Executive summary: Tropical cyclone activity as of September 3, 2024, in the North Atlantic basin is 5 tropical storms, 3 hurricanes, and 1 intense hurricane. The activity level is now below normal for early September. Of interest is the tropical cyclone activity in the West Pacific and East Pacific (basins) are also below normal. A review of the seasonal hurricane activity predictors is mixed with warm SSTA in the main development region (MDR) supportive of hurricane development while fast trade winds suppressing tropical development have been a significant inhibiting factor. Going forward, conditions are likely to improve as tropical Africa is wetter and eliminates the suppressing influence of Saharan dust on tropical cyclone development, trade winds are lighter, a La Nina climate develops, and the dry influence on the North Atlantic tropics of the subsidence phase of the Madden Julian oscillation fades. However, seasonal totals of North Atlantic basin tropical cyclone activity are likely to fall well below the pre-season very buoyant projections. The primary problem has been faster than normal trade winds and unexpected amounts of dry air.

Atlantic Main Development Region (MDR) for hurricanes: The MDR remains warmer than normal (Fig. 1). The western half of the MDR is where the bulk of the anomalous warmth is located. The eastern portion of the MDR has cooled slightly. South of the MDR, considerable upper ocean heat loss has been observed during the summer season. However, within the MDR, hurricane development is favorable Based on SSTA and upper ocean heat.

Fig. 1: SSTA across the main development region for hurricanes.

Trade wind speed: Lighter than normal trade winds are favorable for hurricane development. A major issue with lack of deep tropics hurricanes as the climatological peak of season approaches is (much) faster than normal trade winds across the deep tropics in August (Fig. 2).  

Fig. 2: August 2024 zonal wind speed anomalies across the North Atlantic tropics.

El Nino southern oscillation: ENSO is in neutral phase. The JUN/JUL multivariate ENSO index was -0.7 which is within the La Nina threshold and suggests a La Nina climate was developing ahead of oceanic La Nina onset. The southern oscillation index (SOI) is strongly into the positive phase which is favorable for La Nina development. Subsurface waters in the equatorial Pacific are moderately cool. A trend toward weak La Nina is underway in September. The ENSO contribution to the North Atlantic tropics is marginally supportive as the upper westerly shear is generally below normal.

Sahara dust: The westward expansion of Sahara dust has been an above normal suppressing factor on North Atlantic tropical cyclone activity through the first half of the season. However, the Africa tropics are shifting very wet, and this issue should subside dramatically in September.

Tropical upper tropospheric trough: A high-level trough has developed over the southwest Caribbean Sea during recent days. Usually, well-formed TUTT patterns feature an elongated trough across the Caribbean Sea and northward to the subtropics.
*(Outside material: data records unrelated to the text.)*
Source: an optimization exercise on an open RTL-to-GDS flow (aim: small area, a short achievable clock period and few clock cycles per item). Production flows keep margins and buffers that such runs may drop.
In this exercise RTL edits were held to simulation tests only and were not proved equivalent to the original.

==> flow/design.v <==
module kernel_law (
    input  wire         clk,
    input  wire         rst,
    input  wire         start,
    input  wire [7:0]   y_fresh,
    input  wire [255:0] y,         
    input  wire [127:0] r,         
    input  wire [127:0] w,         
    input  wire [63:0]  u_min,     
    input  wire [63:0]  u_max,     
    output wire [9:0]   coef_addr,
    input  wire [31:0]  coef_data,
    output wire         ready,
    output reg          done,
    output wire [63:0]  idx,       
    output reg  [3:0]   limited,
    output reg          acc_sat,
    output reg          wrap_c,
    output reg          wrap_p,
    output reg  [3:0]   wrap_idx
);
    localparam PH_HDR = 3'd0, PH_EPS = 3'd1, PH_SC = 3'd2, PH_V = 3'd3,
               PH_PRED = 3'd4, PH_END = 3'd5, PH_IDLE = 3'd7;
    reg  [479:0] s;          
    reg  [479:0] s_c;        
    reg  [319:0] eps;        
    reg  [255:0] v;          
    reg  [255:0] y_l;
    reg  [127:0] r_l;
    reg  [127:0] w_l;
    reg  [63:0]  umin_l;
    reg  [63:0]  umax_l;
    reg  [7:0]   fresh_l;
    reg          fmt;        
    reg  [63:0]  idx_q;
    reg  [2:0] ph_a;
    reg  [3:0] row_a;
    reg  [4:0] col_a;
    reg  [3:0] nrows_a;
    reg  [4:0] ncols_a;
    always @* begin
        case (ph_a)
            PH_EPS:  begin nrows_a = 4'd8;  ncols_a = 5'd12; end
            PH_SC:   begin nrows_a = 4'd12; ncols_a = 5'd8;  end
            PH_V:    begin nrows_a = 4'd4;  ncols_a = 5'd20; end
            default: begin nrows_a = 4'd12; ncols_a = 5'd24; end
        endcase
    end
    reg [9:0] addr_a;
    always @* begin
        case (ph_a)
            PH_EPS: addr_a = 10'd16  + row_a * 10'd12 + col_a;
            PH_SC:  addr_a = 10'd112 + row_a * 10'd8  + col_a;
            PH_V: begin
                if (col_a < 5'd12)      addr_a = 10'd208 + row_a * 10'd12 + col_a;
                else if (col_a < 5'd16) addr_a = 10'd256 + row_a * 10'd4 + (col_a - 5'd12);
                else                    addr_a = 10'd272 + row_a * 10'd4 + (col_a - 5'd16);
            end
            PH_PRED: begin
                if (col_a < 5'd12)      addr_a = 10'd288 + row_a * 10'd12 + col_a;
                else if (col_a < 5'd16) addr_a = 10'd432 + row_a * 10'd4 + (col_a - 5'd12);
                else if (col_a < 5'd20) addr_a = 10'd480 + row_a * 10'd4 + (col_a - 5'd16);
                else                    addr_a = 10'd528 + row_a * 10'd4 + (col_a - 5'd20);
            end
            default: addr_a = 10'd0;     
        endcase
    end
    assign coef_addr = addr_a;
    assign ready     = (ph_a == PH_IDLE);
    wire last_col_a = (col_a == ncols_a - 5'd1);
    wire last_row_a = (row_a == nrows_a - 4'd1);
    wire issuing    = (ph_a >= PH_EPS) && (ph_a <= PH_PRED);
    reg        b_valid;
    reg  [2:0] b_ph;
    reg  [3:0] b_row;
    reg  [4:0] b_col;
    reg        b_last_col;
    reg        b_last_row;
    reg  [63:0] acc;
    reg         row_sat;     
    reg         any_sat;     
    reg         wrapped_c;
    reg         wrapped_p;
    reg  [3:0]  wrap_low;
    wire [63:0]  idx_n;
    wire [159:0] u_op;
    wire [3:0]   lim_n;
    genvar g;
    generate
        for (g = 0; g < 4; g = g + 1) begin : lim
            wire signed [63:0] vq   = v[64*g +: 64];
            wire signed [15:0] lo   = umin_l[16*g +: 16];
            wire signed [15:0] hi   = umax_l[16*g +: 16];
            wire signed [63:0] lo_w = {{15{lo[15]}}, lo, 33'd0};
            wire signed [63:0] hi_w = {{15{hi[15]}}, hi, 33'd0};
            wire signed [64:0] v_i  = {vq[63], vq} + 65'sd4294967296;    
            wire signed [64:0] v_u  = {vq[63], vq} + 65'sd65536;         
            wire over  = vq > hi_w;
            wire under = vq < lo_w;
            assign lim_n[g] = over | under;
            assign idx_n[16*g +: 16] = over ? hi : under ? lo : v_i[48:33];
            assign u_op[40*g +: 40]  = over  ? {{8{hi[15]}}, hi, 16'd0} :
                                       under ? {{8{lo[15]}}, lo, 16'd0} :
                                       v_u[56:17];
        end
    endgenerate
    reg [39:0] opnd;
    reg        neg;
    always @* begin
        opnd = 40'd0;
        neg  = 1'b0;
        case (b_ph)
            PH_EPS: begin opnd = s[40*b_col +: 40]; neg = 1'b1; end
            PH_SC:  opnd = eps[40*b_col[2:0] +: 40];
            PH_V: begin
                if (b_col < 5'd12) begin
                    opnd = s_c[40*b_col +: 40];
                    neg  = 1'b1;
                end else if (b_col < 5'd16)
                    opnd = {{8{r_l[32*(b_col-5'd12)+31]}}, r_l[32*(b_col-5'd12) +: 32]};
                else
                    opnd = {{8{w_l[32*(b_col-5'd16)+31]}}, w_l[32*(b_col-5'd16) +: 32]};
            end
            PH_PRED: begin
                if (b_col < 5'd12)      opnd = s_c[40*b_col +: 40];
                else if (b_col < 5'd16) opnd = u_op[40*(b_col-5'd12) +: 40];
                else if (b_col < 5'd20)
                    opnd = {{8{r_l[32*(b_col-5'd16)+31]}}, r_l[32*(b_col-5'd16) +: 32]};
                else
                    opnd = {{8{w_l[32*(b_col-5'd20)+31]}}, w_l[32*(b_col-5'd20) +: 32]};
            end
            default: ;
        endcase
    end
    reg [63:0] acc_init;
    always @* begin
        case (b_ph)
            PH_EPS:  acc_init = {{15{y_l[32*b_row[2:0]+31]}}, y_l[32*b_row[2:0] +: 32], 17'd0};
            PH_SC:   acc_init = {{7{s[40*b_row+39]}}, s[40*b_row +: 40], 17'd0};
            default: acc_init = 64'd0;
        endcase
    end
    wire signed [71:0] prod   = $signed(coef_data) * $signed(opnd);
    wire signed [71:0] prod_r = fmt ? ((prod + 72'sd64) >>> 7)
                                    : ((prod + 72'sd1024) >>> 11);
    wire signed [65:0] term   = prod_r[65:0];
    wire        first         = (b_col == 5'd0);
    wire signed [63:0] acc_in = first ? acc_init : acc;
    wire        sat_in        = first ? 1'b0 : row_sat;
    wire signed [65:0] acc_x  = {{2{acc_in[63]}}, acc_in};
    wire signed [65:0] sum    = neg ? acc_x - term : acc_x + term;
    wire        sum_hi        = sum > 66'sh0_7FFF_FFFF_FFFF_FFFF;
    wire        sum_lo        = sum < -66'sh0_8000_0000_0000_0000;
    wire [63:0] acc_next      = sat_in ? acc_in :
                                sum_hi ? 64'h7FFF_FFFF_FFFF_FFFF :
                                sum_lo ? 64'h8000_0000_0000_0000 :
                                sum[63:0];
    wire        sat_next      = sat_in | sum_hi | sum_lo;
    wire signed [64:0] nar    = ($signed({acc_next[63], acc_next}) + 65'sd65536) >>> 17;
    wire        nar_wrap      = nar[64:39] != {26{nar[39]}};
    wire [39:0] nar40         = nar[39:0];
    wire wr_row  = b_valid && b_last_col;
    wire end_now = (ph_a == PH_END) && !b_valid;
    generate
        for (g = 0; g < 12; g = g + 1) begin : st
            always @(posedge clk) begin
                if (rst)
                    s[40*g +: 40] <= 40'd0;
                else if (wr_row && b_ph == PH_PRED && b_row == g)
                    s[40*g +: 40] <= nar40;
                else if (end_now && wrapped_c)
                    s[40*g +: 40] <= s_c[40*g +: 40];
                if (wr_row && b_ph == PH_SC && b_row == g)
                    s_c[40*g +: 40] <= nar40;
            end
        end
        for (g = 0; g < 8; g = g + 1) begin : ep
            always @(posedge clk)
                if (wr_row && b_ph == PH_EPS && b_row == g)
                    eps[40*g +: 40] <= fresh_l[g] ? nar40 : 40'd0;
        end
        for (g = 0; g < 4; g = g + 1) begin : vo
            always @(posedge clk)
                if (wr_row && b_ph == PH_V && b_row == g)
                    v[64*g +: 64] <= acc_next;
        end
    endgenerate
    always @(posedge clk) begin
        done <= 1'b0;
        if (rst) begin
            ph_a     <= PH_IDLE;
            row_a    <= 4'd0;
            col_a    <= 5'd0;
            b_valid  <= 1'b0;
            b_ph     <= PH_IDLE;
            idx_q    <= 64'd0;
            limited  <= 4'd0;
            acc_sat  <= 1'b0;
            wrap_c   <= 1'b0;
            wrap_p   <= 1'b0;
            wrap_idx <= 4'hF;
        end else begin
            b_valid    <= issuing;
            b_ph       <= ph_a;
            b_row      <= row_a;
            b_col      <= col_a;
            b_last_col <= last_col_a;
            b_last_row <= last_row_a;
            case (ph_a)
                PH_IDLE: if (start) begin
                    y_l       <= y;
                    r_l       <= r;
                    w_l       <= w;
                    umin_l    <= u_min;
                    umax_l    <= u_max;
                    fresh_l   <= y_fresh;
                    ph_a      <= PH_HDR;
                    any_sat   <= 1'b0;
                    wrapped_c <= 1'b0;
                    wrapped_p <= 1'b0;
                    wrap_low  <= 4'hF;
                end
                PH_HDR: begin
                    ph_a  <= PH_EPS;
                    row_a <= 4'd0;
                    col_a <= 5'd0;
                end
                PH_EPS, PH_SC, PH_V, PH_PRED: begin
                    if (last_col_a) begin
                        col_a <= 5'd0;
                        if (last_row_a) begin
                            row_a <= 4'd0;
                            ph_a  <= (ph_a == PH_PRED) ? PH_END : ph_a + 3'd1;
                        end else
                            row_a <= row_a + 4'd1;
                    end else
                        col_a <= col_a + 5'd1;
                end
                default: ;
            endcase
            if (b_ph == PH_HDR)
                fmt <= coef_data[0];
            if (b_valid) begin
                acc     <= acc_next;
                row_sat <= sat_next;
                if (b_last_col) begin
                    if (!(b_ph == PH_EPS && !fresh_l[b_row[2:0]]))
                        any_sat <= any_sat | sat_next;
                    if (b_ph == PH_SC) begin
                        if (nar_wrap && !wrapped_c) begin
                            wrapped_c <= 1'b1;
                            wrap_low  <= b_row;
                        end
                        if (b_last_row && (wrapped_c || nar_wrap)) begin
                            ph_a    <= PH_END;
                            row_a   <= 4'd0;
                            col_a   <= 5'd0;
                            b_valid <= 1'b0;
                        end
                    end
                    if (b_ph == PH_PRED && nar_wrap && !wrapped_p) begin
                        wrapped_p <= 1'b1;
                        wrap_low  <= b_row;
                    end
                end
            end
            if (end_now) begin
                ph_a     <= PH_IDLE;
                done     <= 1'b1;
                acc_sat  <= any_sat;
                wrap_c   <= wrapped_c;
                wrap_p   <= wrapped_p;
                wrap_idx <= wrap_low;
                if (!wrapped_c) begin
                    idx_q   <= idx_n;
                    limited <= lim_n;
                end
            end
        end
    end
    assign idx = idx_q;
endmodule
The TUTT pattern has not been present this year.

Madden Julian oscillation: Ideally, the MJO location across tropical Africa (phase_1/phase_2) is supportive of North Atlantic tropical cyclone activity. In this condition, the tropical Africa climate is extremely wet and able to emit strong tropical waves into the North Atlantic tropics with above normal potential to become significant tropical cyclones. Although tropical Africa is trending wetter, the MJO location has strengthened in phase_5 which is the Maritime Continent. In this location, MJO influence on the North Atlantic tropics is subsidence which defeats tropical cyclone development.
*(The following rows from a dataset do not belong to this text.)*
Context: an optimization exercise on an open-source flow, tuned for small area, a short achievable clock period and few clock cycles per item. The choices shown serve that exercise and are no tape-out recipe.
In this exercise RTL edits were held to simulation tests only and were not proved equivalent to the original.
No activity file was given, so power comes from the tool's default toggle rates.

==> run P: inputs <==
// ozhan_arith
module ozhan_arith (
    input  wire        clk,
    input  wire        rst,         
    input  wire        in_valid,
    output wire        in_ready,
    input  wire [4:0]  op,
    input  wire [31:0] a,
    input  wire [3:0]  a_tag,
    input  wire [31:0] b,
    input  wire [3:0]  b_tag,
    output reg         out_valid,
    output reg  [31:0] r,           
    output reg  [3:0]  r_tag,
    output reg  [31:0] r2,          
    output reg  [3:0]  r2_tag,
    output reg         ov,
    output reg         sat,
    output reg         dz,
    output reg         tag_fault
);
    localparam OP_ADD  = 5'd0,  OP_SUB  = 5'd1,  OP_ADDS = 5'd2,  OP_SUBS = 5'd3;
    localparam OP_AND  = 5'd4,  OP_OR   = 5'd5,  OP_XOR  = 5'd6,  OP_SHL  = 5'd7;
    localparam OP_SHR  = 5'd8,  OP_SAR  = 5'd9,  OP_ROL  = 5'd10, OP_MIN  = 5'd11;
    localparam OP_MAX  = 5'd12, OP_CEQ  = 5'd13, OP_CLT  = 5'd14, OP_CLTU = 5'd15;
    localparam OP_TSET = 5'd16, OP_TCHK = 5'd17, OP_MULS = 5'd18, OP_MULU = 5'd19;
    localparam OP_DIVS = 5'd20, OP_DIVU = 5'd21;
    localparam T_RAW = 4'd0,  T_COUNT = 4'd1, T_TEMP = 4'd2,  T_PRES  = 4'd3;
    localparam T_FLOW = 4'd4, T_VOL   = 4'd5, T_TIME = 4'd6,  T_POWER = 4'd7;
    localparam T_ENERGY = 4'd8, T_FRAC = 4'd9, T_COND = 4'd10, T_STATE = 4'd11;
  ...
Settings: LEC_CHECK=0, CAP_MARGIN=30, CORE_MARGIN=2, CORE_UTILIZATION=45, GPL_TIMING_DRIVEN=1, PLACE_DENSITY=0.65, SETUP_SLACK_MARGIN=5, SLEW_MARGIN=20, TNS_END_PERCENT=0; clock period 11.5 ns.
run.sh (not shown) runs the stock make flow with config.mk's settings and CLKGATE_MAP_FILE= SYNTH_SCRIPT=/design/flow/synth_recipe.tcl, a recipe that flattens the netlist after the stock synthesis.
==> run X (differences from run P) <==
--- a/flow/design.v
+++ b/flow/design.v
@@ -280,43 +280,33 @@
         ({32{op_mm}} & mm_res) |
         {31'd0, op_cmp && cmp_bit};
     wire [32:0] m_x  = {m_sg, qa};                       
     wire [34:0] m_xs = {{2{m_x[32]}}, m_x};
     wire [63:0] m_row [0:4];
-    wire [4:0]  m_one = m_bth[4:0];
-    wire [4:0]  m_two = {1'b0, m_bth[8:5]};
-    wire [4:0]  m_neg = {1'b0, m_bth[13:10]};
     genvar gj;
     generate for (gj = 0; gj < 5; gj = gj + 1) begin : g_booth
-        wire [34:0] sel = ({35{m_one[gj]}} & m_xs) | ({35{m_two[gj]}} & {m_xs[33:0], 1'b0});
-        wire [34:0] rw  = sel ^ {35{m_neg[gj]}};
-        if (gj == 0) begin : g_r0
-            assign m_row[gj] = {29'd0, ~rw[34], rw[33:0]};
-        end else begin : g_rn
-            assign m_row[gj] = ({29'd0, ~rw[34], rw[33:0]} << (2 * gj)) |
-                               ({63'd0, m_neg[gj-1]} << (2 * gj - 2));
-        end
+        wire [34:0] sel = ({35{m_bth[gj]}} & m_xs) | ({35{m_bth[5+gj]}} & {m_xs[33:0], 1'b0});
+        wire [34:0] rw  = sel ^ {35{m_bth[10+gj]}};
+        assign m_row[gj] = {29'd0, ~rw[34], rw[33:0]} << (2 * gj);
     end endgenerate
-    reg  [63:0] m_k0;
-    always @(*) begin
-        case (m_idx)
-            2'd0: m_k0 = 64'hFFFF_FAAC_0000_0000;
-            2'd1: m_k0 = 64'hFFFF_FAA6_AC00_0000;
-            2'd2: m_k0 = 64'hFFFF_FAA6_A6AC_0000;
-            default: m_k0 = 64'hFFFF_FAA6_A6A6_AC00;
-        endcase
-    end
-    wire [63:0] m_acc = s_first ? m_k0 : {r2[23:0], r, 8'd0};
+    wire [4:0]  m_neg = m_bth[14:10];
+    localparam [63:0] M_K = 64'd0 - (64'd1 << 34) - (64'd1 << 36) - (64'd1 << 38)
+                                  - (64'd1 << 40) - (64'd1 << 42);
+    wire [63:0] m_e   = M_K | {55'd0, m_neg[4], 1'b0, m_neg[3], 1'b0, m_neg[2],
+                                1'b0, m_neg[1], 1'b0, m_neg[0]};
+    wire [63:0] m_acc = s_first ? 64'd0 : {r2[23:0], r, 8'd0};
     wire [63:0] c1s = m_acc ^ m_row[0] ^ m_row[1];
     wire [63:0] c1c = {(m_acc & m_row[0]) | (m_acc & m_row[1]) | (m_row[0] & m_row[1]), 1'b0};
     wire [63:0] c2s = m_row[2] ^ m_row[3] ^ m_row[4];
     wire [63:0] c2c = {(m_row[2] & m_row[3]) | (m_row[2] & m_row[4]) | (m_row[3] & m_row[4]), 1'b0};
     wire [63:0] c3s = c1s ^ c1c ^ c2s;
     wire [63:0] c3c = {(c1s & c1c) | (c1s & c2s) | (c1c & c2s), 1'b0};
     wire [63:0] c4s = c3s ^ c3c ^ c2c;
     wire [63:0] c4c = {(c3s & c3c) | (c3s & c2c) | (c3c & c2c), 1'b0};
-    wire [63:0] m_sum = c4s + c4c;
+    wire [63:0] c5s = c4s ^ c4c ^ m_e;
+    wire [63:0] c5c = {(c4s & c4c) | (c4s & m_e) | (c4c & m_e), 1'b0};
+    wire [63:0] m_sum = c5s + c5c;
     wire        m_last = (m_idx == 2'd0);
     wire [14:0] m_nbth = booth(chunk_of(qb, m_idx - 2'd1), 1'b0);
     wire fin_one  = s_first && (q_p || !(x_mul || x_div) || (x_mul && m_last));
     wire fin_mul  = s_mul && m_last;
     wire fin_dit  = s_diter && !dneg_q && !dneg_r && (cnt == 5'd1);
Settings changed: CAP_MARGIN 30 to 20, CORE_UTILIZATION 45 to 55, PLACE_DENSITY 0.65 to 0.75.
==> qor summary <==
item	run X	run P
Outcome	no timing/DRC/antenna violations	no timing/DRC/antenna violations
Final instance area	45900 um^2	46000 um^2
Simple-gate area share of the yosys netlist	18.6%	18.0%
Sum of routed wire length over all layers	244000 um	283000 um
Max IR drop VDD	0.115 mV	0.115 mV
Highest clock frequency the design can meet	148 MHz	143 MHz
Pint	1.43 mW	1.58 mW
Compound-gate portion of the synthesized area	28.7%	29.6%
Total power per unit cell area	44.3 nW/um^2	48.2 nW/um^2
Net Switching	0.606 mW	0.634 mW
CP Data Arrival Time	7.23 ns	7.42 ns
Count of flip-flops with a built-in enable after synthesis	125	124
Via count of the first global-routing pass	46600	45600
Testbench counts of run P, summed over its fixed seeds: cycles 31,931, items 24,000.
Testbench counts of run X, summed over its fixed seeds: cycles 31,931, items 24,000.

==> separate check: timing with driven ports <==
The flow's constraints put no driver on any port. The routed layouts listed below were extracted and timed again, unchanged, in two steps.
Step 1 (the two cells are an assumption about what drives the block):
set clk [get_ports {clk}]
set_driving_cell -lib_cell sky130_fd_sc_hd__clkbuf_16 $clk
set_driving_cell -lib_cell sky130_fd_sc_hd__buf_2 [delete_from_list [all_inputs] $clk]
Step 2 also shifts input and output timing later by t, the mid clock arrival at the registers, as if the neighbouring blocks saw the same clock.
a / b / c = no drivers / after step 1 / after step 2; a / b = the first two.
| run | t (ns) | slack for setup (ns) | hold slack, ns | slew at the worst register clock pin (ns) | worst data-port slew with drivers (ns) |
|---|---|---|---|---|---|
| run P | 0.691 | 4.531 / 4.531 / 4.477 | 0.336 / 0.336 / 0.336 | 0.07 / 0.07 | 0.07 |
| run X | 0.696 | 4.754 / 4.754 / 4.457 | 0.342 / 0.342 / 0.342 | 0.08 / 0.08 | 0.04 |
After both steps every run listed still meets setup and hold. The setup slack of run X, which loses most, moves by 0.000 ns with the drivers and by -0.297 ns with both steps.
Quasi-biennial oscillation: The QBO has shifted sharply from strong negative to weak positive phase since early in 2024. The QBO is a less reliable predictor of tropical cyclone activity than observed in the 1950’s to 1980’s. However, presence of the positive phase implies increasing ventilation in the upper atmosphere across the deep tropics which is favorable for hurricane development.